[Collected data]
---
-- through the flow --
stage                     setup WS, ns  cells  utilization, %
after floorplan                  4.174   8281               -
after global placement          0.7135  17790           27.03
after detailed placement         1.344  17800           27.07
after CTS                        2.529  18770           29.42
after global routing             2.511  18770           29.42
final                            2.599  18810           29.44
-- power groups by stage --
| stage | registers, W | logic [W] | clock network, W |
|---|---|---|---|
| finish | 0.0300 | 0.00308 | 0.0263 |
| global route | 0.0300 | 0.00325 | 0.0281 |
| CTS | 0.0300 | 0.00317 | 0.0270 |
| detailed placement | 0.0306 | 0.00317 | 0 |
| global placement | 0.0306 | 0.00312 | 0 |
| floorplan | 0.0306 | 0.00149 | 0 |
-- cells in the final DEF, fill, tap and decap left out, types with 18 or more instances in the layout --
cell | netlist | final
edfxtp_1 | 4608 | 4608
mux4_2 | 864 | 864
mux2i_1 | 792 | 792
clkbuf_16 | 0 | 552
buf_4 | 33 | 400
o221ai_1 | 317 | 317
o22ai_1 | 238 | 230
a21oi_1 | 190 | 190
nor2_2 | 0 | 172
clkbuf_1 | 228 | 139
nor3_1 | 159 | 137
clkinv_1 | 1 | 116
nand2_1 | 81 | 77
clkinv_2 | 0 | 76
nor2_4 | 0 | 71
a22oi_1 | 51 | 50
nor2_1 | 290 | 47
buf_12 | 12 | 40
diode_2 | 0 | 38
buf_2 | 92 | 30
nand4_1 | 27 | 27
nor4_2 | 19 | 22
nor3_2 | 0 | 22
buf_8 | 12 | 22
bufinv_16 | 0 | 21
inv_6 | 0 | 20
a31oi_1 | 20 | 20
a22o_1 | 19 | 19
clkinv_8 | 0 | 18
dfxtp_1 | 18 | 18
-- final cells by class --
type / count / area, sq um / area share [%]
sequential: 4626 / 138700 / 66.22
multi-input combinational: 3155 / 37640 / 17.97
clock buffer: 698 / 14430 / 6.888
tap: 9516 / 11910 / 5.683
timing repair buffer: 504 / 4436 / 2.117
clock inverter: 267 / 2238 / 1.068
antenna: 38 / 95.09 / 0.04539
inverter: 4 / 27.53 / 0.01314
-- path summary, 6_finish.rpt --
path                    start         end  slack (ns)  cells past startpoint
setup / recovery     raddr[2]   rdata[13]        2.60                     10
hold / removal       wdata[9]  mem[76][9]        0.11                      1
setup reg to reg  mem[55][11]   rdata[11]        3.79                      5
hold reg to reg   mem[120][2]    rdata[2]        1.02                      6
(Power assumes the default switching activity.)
**src/hw/rtl/pbi_pkg.sv**
```systemverilog
`timescale 1ns / 1ps
`default_nettype none

package pbi_pkg;

  // Palette depth and the widths that follow from it
  localparam int TABLE_DEPTH = 256;
  localparam int ADDR_W      = (TABLE_DEPTH > 1) ? $clog2(TABLE_DEPTH) : 1;
  localparam int CNT_W       = ADDR_W + 1;

  // Fixed field widths
  localparam int PIX_W    = 8;
  localparam int CHAN_W   = 6;
  localparam int COLOUR_W = 3 * CHAN_W;
  localparam int INDEX_W  = 8;
  localparam int USED_W   = 9;

  // Sequencer states
  localparam logic [1:0] ST_IDLE   = 2'd0;
  localparam logic [1:0] ST_SCAN   = 2'd1;
  localparam logic [1:0] ST_RESULT = 2'd2;

  typedef struct packed {
    logic              first_pixel;
    logic [PIX_W-1:0]  red;
    logic [PIX_W-1:0]  green;
    logic [PIX_W-1:0]  blue;
  } pixel_t;

  typedef struct packed {
    logic [CHAN_W-1:0] red;
    logic [CHAN_W-1:0] green;
    logic [CHAN_W-1:0] blue;
  } colour_t;

  typedef struct packed {
    logic [INDEX_W-1:0] palette_index;
    logic               new_entry;
    colour_t            colour;
    logic               overflow;
    logic [USED_W-1:0]  entries_used;
  } result_t;

  // Drop the two low bits of each channel
  function automatic colour_t quantise(input pixel_t p);
    colour_t c;
    c.red   = p.red[PIX_W-1:2];
    c.green = p.green[PIX_W-1:2];
    c.blue  = p.blue[PIX_W-1:2];
    return c;
  endfunction

  // Entry index reported on 8 bits
  function automatic logic [INDEX_W-1:0] to_index(input logic [ADDR_W-1:0] a);
    logic [ADDR_W+INDEX_W-1:0] w;
    w = {{INDEX_W{1'b0}}, a};
    return w[INDEX_W-1:0];
  endfunction

  // Fill count reported on 9 bits
  function automatic logic [USED_W-1:0] to_used(input logic [CNT_W-1:0] c);
    logic [CNT_W+USED_W-1:0] w;
    w = {{USED_W{1'b0}}, c};
    return w[USED_W-1:0];
  endfunction

endpackage

`default_nettype wire

```
**src/hw/rtl/pbi_ctrl.sv**
```systemverilog
`timescale 1ns / 1ps
`default_nettype none

module pbi_ctrl (
  input  wire logic                             clk,
  input  wire logic                             rst,
  input  wire logic                             in_valid,
  output      logic                             in_ready,
  input  wire pbi_pkg::pixel_t                  in_pixel,
  output      logic                             res_valid,
  input  wire logic                             res_take,
  output      pbi_pkg::result_t                 res_data,
  output      logic                             ram_we,
  output      logic [pbi_pkg::ADDR_W-1:0]       ram_waddr,
  output      logic [pbi_pkg::COLOUR_W-1:0]     ram_wdata,
  output      logic [pbi_pkg::ADDR_W-1:0]       ram_raddr,
  input  wire logic [pbi_pkg::COLOUR_W-1:0]     ram_rdata
);

  localparam logic [pbi_pkg::CNT_W-1:0] DEPTH_C = pbi_pkg::CNT_W'(pbi_pkg::TABLE_DEPTH);
  localparam logic [pbi_pkg::CNT_W-1:0] ONE_C   = pbi_pkg::CNT_W'(1);

  logic [1:0]                  state;
  logic [pbi_pkg::CNT_W-1:0]   fill_count;
  logic                        overflowed;
  pbi_pkg::colour_t            key;
  logic [pbi_pkg::CNT_W-1:0]   scan_addr;
  logic [pbi_pkg::ADDR_W-1:0]  cmp_idx;
  logic                        cmp_pend;
  pbi_pkg::result_t            result;

  logic issue, hit, miss, full;

  // One read issued per cycle; its data is compared in the next cycle
  assign issue = scan_addr < fill_count;
  assign hit   = cmp_pend && (ram_rdata == key);
  assign miss  = !issue && !cmp_pend && !hit;
  assign full  = fill_count >= DEPTH_C;

  assign in_ready  = (state == pbi_pkg::ST_IDLE);
  assign res_valid = (state == pbi_pkg::ST_RESULT);
  assign res_data  = result;

  assign ram_raddr = scan_addr[pbi_pkg::ADDR_W-1:0];
  assign ram_waddr = fill_count[pbi_pkg::ADDR_W-1:0];
  assign ram_wdata = key;
  assign ram_we    = (state == pbi_pkg::ST_SCAN) && miss && !full;

  always_ff @(posedge clk) begin
    if (rst) begin
      state      <= pbi_pkg::ST_IDLE;
      fill_count <= '0;
      overflowed <= 1'b0;
      cmp_pend   <= 1'b0;
    end else begin
      case (state)
        pbi_pkg::ST_IDLE: begin
          if (in_valid) begin
            key       <= pbi_pkg::quantise(in_pixel);
            scan_addr <= '0;
            cmp_pend  <= 1'b0;
            if (in_pixel.first_pixel) begin
              fill_count <= '0;
              overflowed <= 1'b0;
              state      <= pbi_pkg::ST_SCAN;
            end else if (overflowed) begin
              // sticky overflow: no search
              result.palette_index <= '0;
              result.new_entry     <= 1'b0;
              result.colour        <= pbi_pkg::quantise(in_pixel);
              result.overflow      <= 1'b1;
              result.entries_used  <= pbi_pkg::to_used(fill_count);
              state                <= pbi_pkg::ST_RESULT;
            end else begin
              state <= pbi_pkg::ST_SCAN;
            end
          end
        end
        pbi_pkg::ST_SCAN: begin
          cmp_pend <= issue && !hit;
          if (issue) begin
            scan_addr <= scan_addr + ONE_C;
            cmp_idx   <= scan_addr[pbi_pkg::ADDR_W-1:0];
          end
          result.colour <= key;
          if (hit) begin
            result.palette_index <= pbi_pkg::to_index(cmp_idx);
            result.new_entry     <= 1'b0;
            result.overflow      <= 1'b0;
            result.entries_used  <= pbi_pkg::to_used(fill_count);
            state                <= pbi_pkg::ST_RESULT;
          end else if (miss) begin
            if (full) begin
              overflowed           <= 1'b1;
              result.palette_index <= '0;
              result.new_entry     <= 1'b0;
              result.overflow      <= 1'b1;
              result.entries_used  <= pbi_pkg::to_used(fill_count);
            end else begin
              fill_count           <= fill_count + ONE_C;
              result.palette_index <= pbi_pkg::to_index(fill_count[pbi_pkg::ADDR_W-1:0]);
              result.new_entry     <= 1'b1;
              result.overflow      <= 1'b0;
              result.entries_used  <= pbi_pkg::to_used(fill_count + ONE_C);
            end
            state <= pbi_pkg::ST_RESULT;
          end
        end
        pbi_pkg::ST_RESULT: begin
          if (res_take) begin
            state <= pbi_pkg::ST_IDLE;
          end
        end
        default: begin
          state <= pbi_pkg::ST_IDLE;
        end
      endcase
    end
  end

endmodule

`default_nettype wire

```
**config.mk**
```make
export PLATFORM = sky130hd
export DESIGN_NAME = pbi_ctrl
export DESIGN_NICKNAME = d
export VERILOG_FILES = /design/src/hw/rtl/pbi_pkg.sv /design/src/hw/rtl/pbi_ctrl.sv
export SDC_FILE = /design/constraint.sdc
export NUM_CORES = 1
export LEC_CHECK = 0
export BUFFER_PORTS_ARGS = -buffer_cell sky130_fd_sc_hd__buf_4
export CORE_MARGIN = 5
export CORE_UTILIZATION = 52
export CTS_CLUSTER_DIAMETER = 150
export DETAILED_ROUTE_END_ITERATION = 10
export GPL_TIMING_DRIVEN = 0
export PLACE_DENSITY = 0.8
export SETUP_SLACK_MARGIN = 0.4
export SLEW_MARGIN = 15
export SYNTH_ARGS = -nofsm -noshare
export SYNTH_HDL_FRONTEND = slang
export SYNTH_SLANG_ARGS = --single-unit
```
**constraint.sdc**
```tcl
create_clock -name clk -period 5.2 [get_ports clk]
set_input_delay 0 -clock clk [delete_from_list [all_inputs] [get_ports clk]]
set_output_delay 0 -clock clk [all_outputs]
set_load 0.01 [all_outputs]
```
==> results.toml <==
[run]
maxCapViolations = 0

[pwr]
ir_drop_v = 0.0001444
p_total_w = 0.001556
power_density_nw_per_um2 = 275.6
p_leak_nw = 2.297

[finish]
antennaDiodeCount = 0
nets = 578
stdcell_area_um2 = 5645
post-route-util = 0.6976
multi_input_area_um2 = 1622
fillerInstances = 610
drive_above_1_share = 0.3250
ff_latch_area_um2 = 2422
syn_to_final_growth_pct = 33.10
fin_cells = 628
final_cell_mix = "buf_4 (130), nand2_1 (81), edfxtp_1 (72)"
final_common_cell = "buf_4"

[timing]
finalHoldViolCount = 0
setup_viol = 0
fin_skew_ns = 0.01182
timing.fmax_ghz = 0.3412
finalMaxSlewViolations = 0
tns_ns = 0
rsz0062_at_grt = "no"
fin_crit_ns = 2.931
worst_pin_slew_ns = 0.9164
fin_crit_sh = 0.5636
maxSlewHeadroom = 0.3890

[detailed_routing]
via_per_inst = 5.396
drc_errors = 0
wl_per_cell_um = 17.29
finalWirelength_um = 10860
dr.first_iter.drc_count = 213
vias = 3389
ant_nets = 0
drtPass1Iterations = 4

[synth]
syn_area_um2 = 4242
async_reset_ff_frac = 0
synthCells = 374
synth_edf_count = 72
synth_seq_cells = 85
ys.warnings.count = 0
synthesis.nets = 434
syn_avg_cell_area_um2 = 11.34
yosysSeqAreaShare = 0.5711
synth.distinct_cells = 54
synth-main-ff-cell = "edfxtp_1"

[clock_network]
cts_setup_buffers = 0
cts_tree = "built"
clockBufferDepth = 2
clock_latency_ns = 0.34
cts_max_level = 3
cts_buffers = 9
clock-sinks = 85
cts.clk_slew.worst_paths_ns = 0.08
root_buffer = "clkbuf_8"

[die]
io-pin-count = 121
die_width_um = 100.3
rows = 33
core_um2 = 8093
die_h_um = 100.3
dieArea_um2 = 10060
initial_core_util = 0.5241

[global_route]
grt_use_met2 = 0.3685
grt_pass1_wl_um = 16930
grt_pass1_vias = 3395
grt.met1_usage = 0.2638
busiest_layer = "met2"
gr-usage-all-layers = 0.2150
gr-total-overflow = 0
antenna_found_initial = 0
grt_max_degree = 20
met3_usage = 0.03822

[placement]
dp_hpwl_um = 7882
dp_cells = 594
port_buffers = 113
placed_area_um2 = 5251
gp_congestion = 0.8524

[setup_path]
crit_fanout = 15
worstSetupPathType = "reg -> reg"
startpoint_type = "flip-flop"
arrival_ns = 2.98
cp.required_ns = 5.25
end_kind = "flip-flop"

[min_path]
hold_path_class = "in -> reg"

[run_status]
status = "finished clean"
critical path, cell delays in order, from the launching register on:
cell and delay, ns:
edfxtp_1 0.45, xnor2_1 0.22, nand4_1 0.15, nor2_1 0.68, nand2_2 0.24, buf_2 0.29
a31oi_2 0.36, buf_6 0.24
cells in the mapped netlist, drive strengths merged (2+ instances only):
cell type / number / area [um2]
mux2i: 8 / 80.08
nor2b: 3 / 18.77
nand2b: 2 / 20.02
clkbuf: 6 / 22.52
a31o: 4 / 35.03
edfxtp: 72 / 2162
or4: 3 / 22.52
o21ai: 5 / 25.02
xnor2: 26 / 227.7
nand4: 6 / 37.54
a2111oi: 2 / 23.77
a21oi: 9 / 45.04
buf: 20 / 138.9
o211ai: 5 / 42.54
xor2: 3 / 26.28
a31oi: 4 / 25.02
dfxtp: 13 / 260.3
ha: 13 / 162.7
a21o: 2 / 15.01
or3: 7 / 53.80
mux2: 2 / 22.52
inv: 16 / 60.05
a32o: 2 / 20.02
nand3: 12 / 60.06
nor3: 2 / 21.27
a211oi: 9 / 72.57
nand2: 82 / 310.3
o21bai: 2 / 15.01
nor2: 21 / 81.33
what timing repair did:
item / 4_1_cts / 5_1_grt
gates resized for setup: 0 / 0
hold buffers: 18 / 0
hold endpoints to repair: 36 / 0
sequential cells by signal, indices dropped and copies added, names as in the netlist:
signal      count
scan_addr       9
ram_wdata      18
fill_count      9
res_data       37
overflowed      1
state           2
cmp_pend        1
cmp_idx         8
worst paths after layout:
kind,startpoint,slack (ns),end,depth (start not counted)
hold reg to reg,fill_count[4]$_SDFFE_PP0P_,0.54,fill_count[4]$_SDFFE_PP0P_,2
setup / recovery,ram_wdata[12]$_DFFE_PP_,2.27,res_data[0]$_DFFE_PP_,7
hold / removal,in_valid,0.04,state[0]$_SDFFE_PP0P_,3
setup reg to reg,ram_wdata[12]$_DFFE_PP_,2.27,res_data[0]$_DFFE_PP_,7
---
• _PROBLEM_: Please reproduce the lines from the line with "nor2_4 | 0 | 71" to the line with "clkinv_8 | 0 | 18", both ends included, exactly as they appear above.

• _TASK OUTPUT_:
nor2_4 | 0 | 71
a22oi_1 | 51 | 50
nor2_1 | 290 | 47
buf_12 | 12 | 40
diode_2 | 0 | 38
buf_2 | 92 | 30
nand4_1 | 27 | 27
nor4_2 | 19 | 22
nor3_2 | 0 | 22
buf_8 | 12 | 22
bufinv_16 | 0 | 21
inv_6 | 0 | 20
a31oi_1 | 20 | 20
a22o_1 | 19 | 19
clkinv_8 | 0 | 18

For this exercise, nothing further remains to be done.